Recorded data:
☆ ☆ ☆ ☆ ☆
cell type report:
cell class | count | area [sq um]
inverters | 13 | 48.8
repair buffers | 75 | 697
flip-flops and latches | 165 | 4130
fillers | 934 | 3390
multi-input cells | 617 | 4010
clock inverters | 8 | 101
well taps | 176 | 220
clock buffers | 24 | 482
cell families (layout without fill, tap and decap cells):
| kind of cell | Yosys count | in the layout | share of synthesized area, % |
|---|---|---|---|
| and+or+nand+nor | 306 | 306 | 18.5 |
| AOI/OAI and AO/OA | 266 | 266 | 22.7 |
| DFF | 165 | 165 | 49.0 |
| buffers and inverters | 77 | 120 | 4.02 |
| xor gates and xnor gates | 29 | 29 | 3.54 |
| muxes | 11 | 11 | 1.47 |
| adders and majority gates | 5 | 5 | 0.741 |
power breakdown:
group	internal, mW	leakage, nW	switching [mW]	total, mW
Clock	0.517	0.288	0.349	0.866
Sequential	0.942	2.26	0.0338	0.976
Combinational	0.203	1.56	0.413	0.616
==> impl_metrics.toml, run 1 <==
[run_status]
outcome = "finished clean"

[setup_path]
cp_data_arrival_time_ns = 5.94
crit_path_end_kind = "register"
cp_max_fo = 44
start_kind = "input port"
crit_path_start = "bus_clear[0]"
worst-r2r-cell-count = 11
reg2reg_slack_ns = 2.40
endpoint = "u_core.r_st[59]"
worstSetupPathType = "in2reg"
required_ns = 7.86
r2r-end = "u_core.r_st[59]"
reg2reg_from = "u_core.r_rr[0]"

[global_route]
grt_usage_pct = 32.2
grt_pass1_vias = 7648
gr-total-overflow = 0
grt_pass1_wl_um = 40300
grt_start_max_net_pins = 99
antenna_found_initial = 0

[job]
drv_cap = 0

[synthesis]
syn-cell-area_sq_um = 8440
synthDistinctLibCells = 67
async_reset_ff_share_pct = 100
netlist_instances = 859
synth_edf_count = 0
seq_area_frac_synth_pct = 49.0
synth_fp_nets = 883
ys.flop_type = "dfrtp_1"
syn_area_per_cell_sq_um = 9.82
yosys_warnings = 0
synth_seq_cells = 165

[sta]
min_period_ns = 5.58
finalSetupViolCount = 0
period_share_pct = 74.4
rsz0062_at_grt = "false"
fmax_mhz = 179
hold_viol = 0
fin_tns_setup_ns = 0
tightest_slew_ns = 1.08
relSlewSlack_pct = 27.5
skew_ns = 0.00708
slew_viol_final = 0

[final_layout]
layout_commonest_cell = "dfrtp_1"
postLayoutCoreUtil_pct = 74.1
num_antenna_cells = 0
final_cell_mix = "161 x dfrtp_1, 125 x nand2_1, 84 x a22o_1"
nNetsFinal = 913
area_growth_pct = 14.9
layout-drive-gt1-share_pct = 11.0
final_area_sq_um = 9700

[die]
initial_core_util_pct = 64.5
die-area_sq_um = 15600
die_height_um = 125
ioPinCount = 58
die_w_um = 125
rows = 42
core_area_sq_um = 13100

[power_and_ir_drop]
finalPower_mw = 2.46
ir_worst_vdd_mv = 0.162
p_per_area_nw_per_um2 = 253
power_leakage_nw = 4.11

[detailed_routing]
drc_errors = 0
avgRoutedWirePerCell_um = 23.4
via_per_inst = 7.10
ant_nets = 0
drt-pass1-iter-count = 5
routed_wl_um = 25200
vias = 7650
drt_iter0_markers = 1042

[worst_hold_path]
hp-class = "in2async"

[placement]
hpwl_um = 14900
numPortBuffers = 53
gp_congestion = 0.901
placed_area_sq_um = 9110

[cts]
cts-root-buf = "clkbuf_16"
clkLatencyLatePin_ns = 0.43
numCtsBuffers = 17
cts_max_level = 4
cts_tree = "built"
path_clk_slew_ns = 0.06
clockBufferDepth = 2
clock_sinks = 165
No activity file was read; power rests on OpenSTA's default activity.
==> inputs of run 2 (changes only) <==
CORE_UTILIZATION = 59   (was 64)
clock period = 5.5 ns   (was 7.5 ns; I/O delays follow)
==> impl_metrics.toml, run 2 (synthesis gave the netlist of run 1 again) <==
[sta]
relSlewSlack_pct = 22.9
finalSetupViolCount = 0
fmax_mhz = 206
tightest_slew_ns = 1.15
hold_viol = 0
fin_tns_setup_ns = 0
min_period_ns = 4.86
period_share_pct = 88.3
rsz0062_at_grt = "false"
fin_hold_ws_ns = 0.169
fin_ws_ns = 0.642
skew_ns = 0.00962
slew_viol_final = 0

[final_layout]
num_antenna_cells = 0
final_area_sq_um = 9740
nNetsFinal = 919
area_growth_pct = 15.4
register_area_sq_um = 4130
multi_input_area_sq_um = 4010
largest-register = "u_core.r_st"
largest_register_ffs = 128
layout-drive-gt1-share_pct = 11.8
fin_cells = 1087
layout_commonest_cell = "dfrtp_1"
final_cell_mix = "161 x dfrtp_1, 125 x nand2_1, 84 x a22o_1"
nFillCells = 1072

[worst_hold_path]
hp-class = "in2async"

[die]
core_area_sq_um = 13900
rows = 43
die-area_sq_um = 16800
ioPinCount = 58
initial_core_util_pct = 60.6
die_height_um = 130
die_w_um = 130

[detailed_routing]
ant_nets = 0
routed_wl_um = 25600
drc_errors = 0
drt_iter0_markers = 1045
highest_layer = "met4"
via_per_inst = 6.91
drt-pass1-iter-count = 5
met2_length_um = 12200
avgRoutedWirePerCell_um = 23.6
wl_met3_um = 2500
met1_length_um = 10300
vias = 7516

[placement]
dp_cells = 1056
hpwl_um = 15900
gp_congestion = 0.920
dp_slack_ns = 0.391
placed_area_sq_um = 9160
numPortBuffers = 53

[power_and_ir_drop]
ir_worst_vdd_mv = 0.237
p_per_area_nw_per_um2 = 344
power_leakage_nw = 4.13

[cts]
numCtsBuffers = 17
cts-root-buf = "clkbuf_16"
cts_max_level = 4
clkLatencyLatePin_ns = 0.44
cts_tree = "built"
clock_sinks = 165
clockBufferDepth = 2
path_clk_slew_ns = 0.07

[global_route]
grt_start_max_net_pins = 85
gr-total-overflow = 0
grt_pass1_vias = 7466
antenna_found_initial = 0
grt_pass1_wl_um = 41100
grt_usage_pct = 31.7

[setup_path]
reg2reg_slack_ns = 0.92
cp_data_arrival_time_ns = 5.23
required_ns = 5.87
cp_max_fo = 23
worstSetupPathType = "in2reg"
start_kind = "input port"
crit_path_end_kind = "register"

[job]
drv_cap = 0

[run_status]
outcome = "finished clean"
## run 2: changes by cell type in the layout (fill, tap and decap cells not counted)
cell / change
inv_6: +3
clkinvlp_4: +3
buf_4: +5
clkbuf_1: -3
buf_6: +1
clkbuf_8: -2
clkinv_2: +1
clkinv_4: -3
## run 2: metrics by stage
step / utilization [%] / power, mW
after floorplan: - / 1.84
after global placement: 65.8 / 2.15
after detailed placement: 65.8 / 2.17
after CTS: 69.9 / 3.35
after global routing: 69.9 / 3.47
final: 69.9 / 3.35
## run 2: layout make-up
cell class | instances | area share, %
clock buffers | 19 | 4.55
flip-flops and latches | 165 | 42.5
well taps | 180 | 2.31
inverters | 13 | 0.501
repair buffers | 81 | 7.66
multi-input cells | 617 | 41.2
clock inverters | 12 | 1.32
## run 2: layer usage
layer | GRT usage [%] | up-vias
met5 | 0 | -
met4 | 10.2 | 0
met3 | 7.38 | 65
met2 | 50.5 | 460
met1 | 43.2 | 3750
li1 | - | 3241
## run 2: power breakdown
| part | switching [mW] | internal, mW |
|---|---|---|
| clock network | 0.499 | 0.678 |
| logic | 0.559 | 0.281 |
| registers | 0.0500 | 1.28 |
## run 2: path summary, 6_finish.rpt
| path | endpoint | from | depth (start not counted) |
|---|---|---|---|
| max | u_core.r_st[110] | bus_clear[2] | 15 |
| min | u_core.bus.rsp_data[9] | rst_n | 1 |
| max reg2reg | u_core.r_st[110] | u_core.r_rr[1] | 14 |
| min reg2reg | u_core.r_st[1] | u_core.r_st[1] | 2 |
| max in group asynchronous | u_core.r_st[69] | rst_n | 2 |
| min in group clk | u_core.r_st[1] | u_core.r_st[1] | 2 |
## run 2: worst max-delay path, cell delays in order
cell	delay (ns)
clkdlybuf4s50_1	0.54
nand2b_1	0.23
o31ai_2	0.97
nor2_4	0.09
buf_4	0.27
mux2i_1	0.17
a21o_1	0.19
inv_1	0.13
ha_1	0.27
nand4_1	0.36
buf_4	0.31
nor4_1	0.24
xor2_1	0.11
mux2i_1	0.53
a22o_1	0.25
File: config.mk
export PLATFORM = sky130hd
export DESIGN_NAME = obi_master_pipelined_flat
export DESIGN_NICKNAME = d
export VERILOG_FILES = /design/src/rtl/obi_master_pipelined_if.sv /design/src/rtl/obi_master_pipelined.sv /design/src/flat_wrapper.sv
export SDC_FILE = /design/constraint.sdc
export NUM_CORES = 1
export LEC_CHECK = 0
export ABC_CLOCK_PERIOD_IN_PS = 6000
export CAP_MARGIN = 20
export CORE_ASPECT_RATIO = 0.6
export CORE_MARGIN = 2
export CORE_UTILIZATION = 46
export CTS_CLUSTER_DIAMETER = 60
export DETAILED_ROUTE_END_ITERATION = 10
export PLACE_DENSITY = 0.94
export SYNTH_ARGS = -nofsm -noshare
export SYNTH_HDL_FRONTEND = slang
export SYNTH_SLANG_ARGS = --single-unit
File: constraint.sdc
create_clock -name clk_i -period 6 [get_ports clk_i]
set_clock_uncertainty 0.05 [all_clocks]
set_input_delay 1.2 -clock clk_i [delete_from_list [all_inputs] [get_ports clk_i]]
set_output_delay 1.2 -clock clk_i [all_outputs]
set_load 0.01 [all_outputs]
File: src/rtl/obi_master_pipelined_if.sv
// OBI manager bundle: controller command/response port plus OBI A/R channels.
// The master modport is the manager's view; slave is the environment's view.
interface obi_master_pipelined_if #(
  parameter int ADDR_WIDTH = 32,
  parameter int DATA_WIDTH = 32
) ();
  localparam int BW = DATA_WIDTH / 8;

  logic                  req_i;
  logic                  gnt_o;
  logic                  we_i;
  logic [BW-1:0]         be_i;
  logic [ADDR_WIDTH-1:0] addr_i;
  logic [DATA_WIDTH-1:0] wdata_i;
  logic                  rsp_valid_o;
  logic                  rsp_ready_i;
  logic [DATA_WIDTH-1:0] rsp_rdata_o;
  logic                  rsp_err_o;
  logic                  rsp_we_o;
  logic                  spurious_o;
  logic                  obi_req_o;
  logic                  obi_gnt_i;
  logic [ADDR_WIDTH-1:0] obi_addr_o;
  logic                  obi_we_o;
  logic [BW-1:0]         obi_be_o;
  logic [DATA_WIDTH-1:0] obi_wdata_o;
  logic                  obi_rvalid_i;
  logic                  obi_rready_o;
  logic [DATA_WIDTH-1:0] obi_rdata_i;
  logic                  obi_err_i;

  modport master (
    input  req_i, we_i, be_i, addr_i, wdata_i,
    input  rsp_ready_i,
    input  obi_gnt_i, obi_rvalid_i,
    input  obi_rdata_i, obi_err_i,
    output gnt_o,
    output rsp_valid_o, rsp_rdata_o,
    output rsp_err_o, rsp_we_o,
    output spurious_o,
    output obi_req_o, obi_addr_o, obi_we_o,
    output obi_be_o, obi_wdata_o,
    output obi_rready_o
  );

  modport slave (
    output req_i, we_i, be_i, addr_i, wdata_i,
    output rsp_ready_i,
    output obi_gnt_i, obi_rvalid_i,
    output obi_rdata_i, obi_err_i,
    input  gnt_o,
    input  rsp_valid_o, rsp_rdata_o,
    input  rsp_err_o, rsp_we_o,
    input  spurious_o,
    input  obi_req_o, obi_addr_o, obi_we_o,
    input  obi_be_o, obi_wdata_o,
    input  obi_rready_o
  );
endinterface

File: src/rtl/obi_master_pipelined.sv
// Pipelined OBI manager: registered A channel, in-order responses,
// up to MAX_OUTSTANDING transactions in flight.
module obi_master_pipelined #(
  parameter int ADDR_WIDTH      = 32,
  parameter int DATA_WIDTH      = 32,
  parameter int MAX_OUTSTANDING = 4
) (
  input  logic                 clk_i,
  input  logic                 reset_ni,
  obi_master_pipelined_if.master bus
);
  localparam int BW = DATA_WIDTH / 8;
  localparam int CW = $clog2(MAX_OUTSTANDING + 1);
  localparam int PW =
    (MAX_OUTSTANDING > 1) ? $clog2(MAX_OUTSTANDING) : 1;

  logic                  a_valid_q;
  logic [ADDR_WIDTH-1:0] a_addr_q;
  logic                  a_we_q;
  logic [BW-1:0]         a_be_q;
  logic [DATA_WIDTH-1:0] a_wdata_q;

  logic [CW-1:0]         cnt_q, cnt_d;
  logic [MAX_OUTSTANDING-1:0] fifo_q;
  logic [PW-1:0]         wptr_q, wptr_d;
  logic [PW-1:0]         rptr_q, rptr_d;

  logic                  rsp_valid_q;
  logic [DATA_WIDTH-1:0] rsp_rdata_q;
  logic                  rsp_err_q;
  logic                  rsp_we_q;
  logic                  spurious_q;

  logic gnt, accept, rready, r_fire, r_hs, r_spur;

  function automatic logic [PW-1:0] ptr_inc(
    input logic [PW-1:0] p
  );
    return (p == PW'(MAX_OUTSTANDING - 1)) ?
      '0 : p + PW'(1);
  endfunction

  // Grant depends only on state and obi_gnt_i, never on req_i.
  assign gnt    = (!a_valid_q || bus.obi_gnt_i) &&
                  (cnt_q < CW'(MAX_OUTSTANDING));
  assign accept = bus.req_i && gnt;
  assign rready = !rsp_valid_q || bus.rsp_ready_i;
  assign r_fire = bus.obi_rvalid_i && rready;
  assign r_hs   = r_fire && (cnt_q != '0);
  assign r_spur = r_fire && (cnt_q == '0);

  assign bus.gnt_o        = gnt;
  assign bus.obi_req_o    = a_valid_q;
  assign bus.obi_addr_o   = a_addr_q;
  assign bus.obi_we_o     = a_we_q;
  assign bus.obi_be_o     = a_be_q;
  assign bus.obi_wdata_o  = a_wdata_q;
  assign bus.obi_rready_o = rready;
  assign bus.rsp_valid_o  = rsp_valid_q;
  assign bus.rsp_rdata_o  = rsp_rdata_q;
  assign bus.rsp_err_o    = rsp_err_q;
  assign bus.rsp_we_o     = rsp_we_q;
  assign bus.spurious_o   = spurious_q;

  // Next outstanding count and tag FIFO pointers.
  always_comb begin
    cnt_d  = cnt_q;
    wptr_d = accept ? ptr_inc(wptr_q) : wptr_q;
    rptr_d = r_hs ? ptr_inc(rptr_q) : rptr_q;
    unique case (1'b1)
      accept && !r_hs: cnt_d = cnt_q + CW'(1);
      r_hs && !accept: cnt_d = cnt_q - CW'(1);
      default: ;
    endcase
  end

  // A-channel holding register, stable until granted.
  always_ff @(posedge clk_i or negedge reset_ni) begin
    if (!reset_ni) begin
      a_valid_q <= 1'b0;
      a_addr_q  <= '0;
      a_we_q    <= 1'b0;
      a_be_q    <= '0;
      a_wdata_q <= '0;
    end else if (accept) begin
      a_valid_q <= 1'b1;
      a_addr_q  <= bus.addr_i;
      a_we_q    <= bus.we_i;
      a_be_q    <= bus.be_i;
      a_wdata_q <= bus.wdata_i;
    end else if (a_valid_q && bus.obi_gnt_i) begin
      a_valid_q <= 1'b0;
    end
  end

  // Outstanding count and we-tag FIFO.
  always_ff @(posedge clk_i or negedge reset_ni) begin
    if (!reset_ni) begin
      cnt_q  <= '0;
      wptr_q <= '0;
      rptr_q <= '0;
      fifo_q <= '0;
    end else begin
      cnt_q  <= cnt_d;
      wptr_q <= wptr_d;
      rptr_q <= rptr_d;
      if (accept) fifo_q[wptr_q] <= bus.we_i;
    end
  end

  // Response register and sticky spurious flag.
  always_ff @(posedge clk_i or negedge reset_ni) begin
    if (!reset_ni) begin
      rsp_valid_q <= 1'b0;
      rsp_rdata_q <= '0;
      rsp_err_q   <= 1'b0;
      rsp_we_q    <= 1'b0;
      spurious_q  <= 1'b0;
    end else begin
      if (r_hs) begin
        rsp_valid_q <= 1'b1;
        rsp_rdata_q <= bus.obi_rdata_i;
        rsp_err_q   <= bus.obi_err_i;
        rsp_we_q    <= fifo_q[rptr_q];
      end else if (bus.rsp_ready_i) begin
        rsp_valid_q <= 1'b0;
      end
      if (r_spur) spurious_q <= 1'b1;
    end
  end
endmodule

File: src/flat_wrapper.sv
// flat-port wrapper written by rule: the top's interface ports become plain ports
module obi_master_pipelined_flat 
#(
  parameter int ADDR_WIDTH      = 32,
  parameter int DATA_WIDTH      = 32,
  parameter int MAX_OUTSTANDING = 4
)
  (clk_i, reset_ni, bus_req_i, bus_we_i, bus_be_i, bus_addr_i, bus_wdata_i, bus_rsp_ready_i, bus_obi_gnt_i, bus_obi_rvalid_i, bus_obi_rdata_i, bus_obi_err_i, bus_gnt_o, bus_rsp_valid_o, bus_rsp_rdata_o, bus_rsp_err_o, bus_rsp_we_o, bus_spurious_o, bus_obi_req_o, bus_obi_addr_o, bus_obi_we_o, bus_obi_be_o, bus_obi_wdata_o, bus_obi_rready_o);
  obi_master_pipelined_if #(.ADDR_WIDTH(ADDR_WIDTH), .DATA_WIDTH(DATA_WIDTH)) bus_i ();
  input  logic clk_i;
  input  logic reset_ni;
  input wire logic [$bits(bus_i.req_i)-1:0] bus_req_i;
  input wire logic [$bits(bus_i.we_i)-1:0] bus_we_i;
  input wire logic [$bits(bus_i.be_i)-1:0] bus_be_i;
  input wire logic [$bits(bus_i.addr_i)-1:0] bus_addr_i;
  input wire logic [$bits(bus_i.wdata_i)-1:0] bus_wdata_i;
  input wire logic [$bits(bus_i.rsp_ready_i)-1:0] bus_rsp_ready_i;
  input wire logic [$bits(bus_i.obi_gnt_i)-1:0] bus_obi_gnt_i;
  input wire logic [$bits(bus_i.obi_rvalid_i)-1:0] bus_obi_rvalid_i;
  input wire logic [$bits(bus_i.obi_rdata_i)-1:0] bus_obi_rdata_i;
  input wire logic [$bits(bus_i.obi_err_i)-1:0] bus_obi_err_i;
  output wire logic [$bits(bus_i.gnt_o)-1:0] bus_gnt_o;
  output wire logic [$bits(bus_i.rsp_valid_o)-1:0] bus_rsp_valid_o;
  output wire logic [$bits(bus_i.rsp_rdata_o)-1:0] bus_rsp_rdata_o;
  output wire logic [$bits(bus_i.rsp_err_o)-1:0] bus_rsp_err_o;
  output wire logic [$bits(bus_i.rsp_we_o)-1:0] bus_rsp_we_o;
  output wire logic [$bits(bus_i.spurious_o)-1:0] bus_spurious_o;
  output wire logic [$bits(bus_i.obi_req_o)-1:0] bus_obi_req_o;
  output wire logic [$bits(bus_i.obi_addr_o)-1:0] bus_obi_addr_o;
  output wire logic [$bits(bus_i.obi_we_o)-1:0] bus_obi_we_o;
  output wire logic [$bits(bus_i.obi_be_o)-1:0] bus_obi_be_o;
  output wire logic [$bits(bus_i.obi_wdata_o)-1:0] bus_obi_wdata_o;
  output wire logic [$bits(bus_i.obi_rready_o)-1:0] bus_obi_rready_o;
  assign bus_i.req_i = bus_req_i;
  assign bus_i.we_i = bus_we_i;
  assign bus_i.be_i = bus_be_i;
  assign bus_i.addr_i = bus_addr_i;
  assign bus_i.wdata_i = bus_wdata_i;
  assign bus_i.rsp_ready_i = bus_rsp_ready_i;
  assign bus_i.obi_gnt_i = bus_obi_gnt_i;
  assign bus_i.obi_rvalid_i = bus_obi_rvalid_i;
  assign bus_i.obi_rdata_i = bus_obi_rdata_i;
  assign bus_i.obi_err_i = bus_obi_err_i;
  assign bus_gnt_o = bus_i.gnt_o;
  assign bus_rsp_valid_o = bus_i.rsp_valid_o;
  assign bus_rsp_rdata_o = bus_i.rsp_rdata_o;
  assign bus_rsp_err_o = bus_i.rsp_err_o;
  assign bus_rsp_we_o = bus_i.rsp_we_o;
  assign bus_spurious_o = bus_i.spurious_o;
  assign bus_obi_req_o = bus_i.obi_req_o;
  assign bus_obi_addr_o = bus_i.obi_addr_o;
  assign bus_obi_we_o = bus_i.obi_we_o;
  assign bus_obi_be_o = bus_i.obi_be_o;
  assign bus_obi_wdata_o = bus_i.obi_wdata_o;
  assign bus_obi_rready_o = bus_i.obi_rready_o;
  obi_master_pipelined #(.ADDR_WIDTH(ADDR_WIDTH), .DATA_WIDTH(DATA_WIDTH), .MAX_OUTSTANDING(MAX_OUTSTANDING)) u_core (.clk_i(clk_i), .reset_ni(reset_ni), .bus(bus_i));
endmodule
==> impl_metrics.toml <==
[outcome]
status = "completed"

[worst_setup_path]
cp_max_fo = 7
slowest_stage = "clkdlybuf4s50_1"
crit_buf_inv = 2
arrival_ps = 2510
r2r-start = "u_core.cnt_q[2]"
critPathKind = "input port to output pin"
required_ps = 4750
path_cells = "clkdlybuf4s50_1 -> nand2b_4 -> and2b_1 -> clkdlybuf4s50_1"
crit_start = "bus_obi_gnt_i"
cp_common_cell = "clkdlybuf4s50_1"
cp_top_family = "buffers and inverters"
endpoint_kind = "output pin"
crit_path_start_kind = "input port"
cp_slowest_stage_delay_ps = 540

[clocking]
numCtsBuffers = 17
cts_htree_levels = 4
cts_setup_buffers = 0
path_clk_slew_ps = 60
cts_buffer_depth = 2
cts_resized = 0
clk_latency_ps = 400
hold_buffers = 0
numClockSinks = 117
cts_tree = "built"
cts-root-buf = "clkbuf_16"

[layout]
layout-drive-gt1-share_pct = 30.33
syn_to_final_growth_pct = 55.69
seqCellArea_um2 = 2928
layout_commonest_cell = "clkdlybuf4s50_1"
final_nets = 614
final_cells = 650
final_cell_mix = "214 x clkdlybuf4s50_1, 117 x dfrtp_1, 88 x mux2_4"
multiInputGateArea_um2 = 1877
fillCellCount = 647
stdcell_area_um2 = 7811
antenna_cells = 0

[placed_design]
hpwl_um = 8177
place_area_um2 = 7169
dp_cells = 619
place_congestion = 0.8177
io_buffers = 215

[yosys]
synth_nets = 390
syn_area_per_cell_um2 = 18.24
synth_cell_types = 23
syn_area_um2 = 5017
ys_warn_count = 0
ys_ff_latch = 117
netlist_instances = 275
seq_area_frac_synth_pct = 58.35

[power]
p_int_mw = 3.139
pwr-share-clk_pct = 24.8
ir_worst_vdd_v = 0.0003604
seq_power_share_pct = 32.8
p_switching_mw = 1.224
cellPowerDensity_nw_per_um2 = 558.5
swShare_pct = 28.06
leakage_nw = 3.480
p_comb_share_pct = 42.4

[timing]
finalSetupViolations = 0
min_period_over_period_pct = 62.71
post-route-min-period_ps = 3763
setup_tns_ps = 0
slew_viol_final = 0
hold_viol = 0
worstMarginPinSlew_ps = 738.3
rsz0062_at_grt = "false"
slew_headroom_pct = 50.78
fmax_ghz = 0.2658

[die]
start_util_pct = 47.35
core_area_um2 = 10600
boundaryPins = 216
die_area_um2 = 11790
num_rows = 29
die_w_um = 138.8
die_y_um = 84.90

[route]
route.met2.wl_um = 5762
drtIter0Drc = 112
final_antenna_net_count = 0
wl_met3_um = 714
via_per_inst = 4.712
first_pass_iters = 4
route.detailed.drc = 0
totalWireLength_um = 11660
wirelength_met1_um = 5071
highest_layer = "met4"
num_vias = 3063
routedWlPerCell_um = 17.93

[global_routing]
grt_pass1_vias = 3457
grt-ovfl-total = 0
grt_antenna_before_repair = 0
grt_pass1_wl_um = 18530
grt_use_total_pct = 20.46
grt_max_degree = 60

[hold_path]
min_path_type = "flop to flop"
hold_start = "u_core.bus.spurious_o"

[flow_run]
max-cap-violations = 0
[final cells by class]
class / count / share of cell area (%)
timing repair buffer: 217 / 27.71
multi-input combinational: 139 / 24.03
clock inverter: 11 / 2.243
tap: 139 / 2.226
sequential: 117 / 37.48
clock buffer: 20 / 5.975
inverter: 7 / 0.3364
[synthesized netlist by cell type]
master    count  area [um^2]
dfrtp_1     117         2928
mux2_4       88         1321
mux2_2       23        259.0
buf_12        7        140.1
inv_1         7        26.28
ha_1          6        75.07
and4b_2       4        45.04
buf_6         4        45.04
nor2_1        3        11.26
nand2_1       2        7.510
xor2_1        2        17.52
a31o_2        1        8.760
and2b_1       1        7.510
and3b_1       1        8.760
buf_2         1        5.000
fa_1          1        20.02
mux2i_1       1        10.01
mux4_2        1        22.52
nand2b_1      1        6.260
nand2b_4      1        13.76
nand3b_4      1        20.02
nor3_2        1        10.01
xnor2_1       1        8.760
[power by group through the flow]
stage	sequential, mW	clock [mW]	combinational, mW
2_1_floorplan	1.55	0	0.841
3_3_place_gp	1.41	0	1.81
3_5_place_dp	1.43	0	1.86
4_1_cts	1.44	1.10	1.88
5_1_grt	1.48	1.14	1.96
6_report	1.43	1.08	1.85
[per-layer routing]
layer	track usage, %	vias to the layer above
li1	-	1411
met1	25.47	1515
met2	34.71	129
met4	6.703	0
met5	0	-
met3	6.264	8
[state kept, by name, indices dropped and copies added, names as in the netlist]
register,count
u_core.rptr_q,2
u_core.bus.obi_addr_o,32
u_core.bus.rsp_rdata_o,32
u_core.bus.obi_wdata_o,32
u_core.bus.spurious_o,1
u_core.cnt_q,3
u_core.bus.obi_be_o,4
u_core.wptr_q,2
u_core.bus.rsp_valid_o,1
u_core.bus.obi_we_o,1
u_core.bus.obi_req_o,1
u_core.bus.rsp_we_o,1
u_core.fifo_q,4
u_core.bus.rsp_err_o,1
[worst paths after layout]
check / slack [ps] / cells after the start / end
max in group asynchronous: 3860 / 2 / u_core.bus.rsp_rdata_o[29]
min: 430 / 1 / u_core.bus.spurious_o
max reg2reg: 3430 / 8 / u_core.cnt_q[2]
min in group asynchronous: 810 / 1 / u_core.bus.rsp_rdata_o[6]
max: 2240 / 4 / bus_gnt_o
min reg2reg: 430 / 1 / u_core.bus.spurious_o
[kinds of logic after synthesis]
kind of cell             share of synthesized area [%]
flip-flops                                       58.35
buffers and inverters                            4.314
AND/OR/NAND/NOR                                  2.594
XOR/XNOR                                        0.5238
AO/OA/AOI/OAI                                   0.1746
adder cells (fa/ha/maj)                          1.895
multiplexers                                     32.14
[through the flow]
step                      util [%]  setup WS [ps]  hold WS [ps]  total power [mW]
after global routing         73.72           2183         455.4             4.579
after global placement       67.67           2252         409.3             3.221
final                        73.72           2237         427.7             4.363
after floorplan                  -           3042         425.1             2.396
after CTS                    73.72           2239         432.2             4.415
after detailed placement     67.67           2178         403.7             3.289
Note: power is estimated with default switching activity, not from simulation.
☆ ☆ ☆ ☆ ☆
__What the task asks__
Above are the records; copy exactly the lines from the line with "p_per_area_nw_per_um2 = 344" through the line with "## run 2: metrics by stage", both included.

__Response for this exercise__
p_per_area_nw_per_um2 = 344
power_leakage_nw = 4.13

[cts]
numCtsBuffers = 17
cts-root-buf = "clkbuf_16"
cts_max_level = 4
clkLatencyLatePin_ns = 0.44
cts_tree = "built"
clock_sinks = 165
clockBufferDepth = 2
path_clk_slew_ns = 0.07

[global_route]
grt_start_max_net_pins = 85
gr-total-overflow = 0
grt_pass1_vias = 7466
antenna_found_initial = 0
grt_pass1_wl_um = 41100
grt_usage_pct = 31.7

[setup_path]
reg2reg_slack_ns = 0.92
cp_data_arrival_time_ns = 5.23
required_ns = 5.87
cp_max_fo = 23
worstSetupPathType = "in2reg"
start_kind = "input port"
crit_path_end_kind = "register"

[job]
drv_cap = 0

[run_status]
outcome = "finished clean"
## run 2: changes by cell type in the layout (fill, tap and decap cells not counted)
cell / change
inv_6: +3
clkinvlp_4: +3
buf_4: +5
clkbuf_1: -3
buf_6: +1
clkbuf_8: -2
clkinv_2: +1
clkinv_4: -3
## run 2: metrics by stage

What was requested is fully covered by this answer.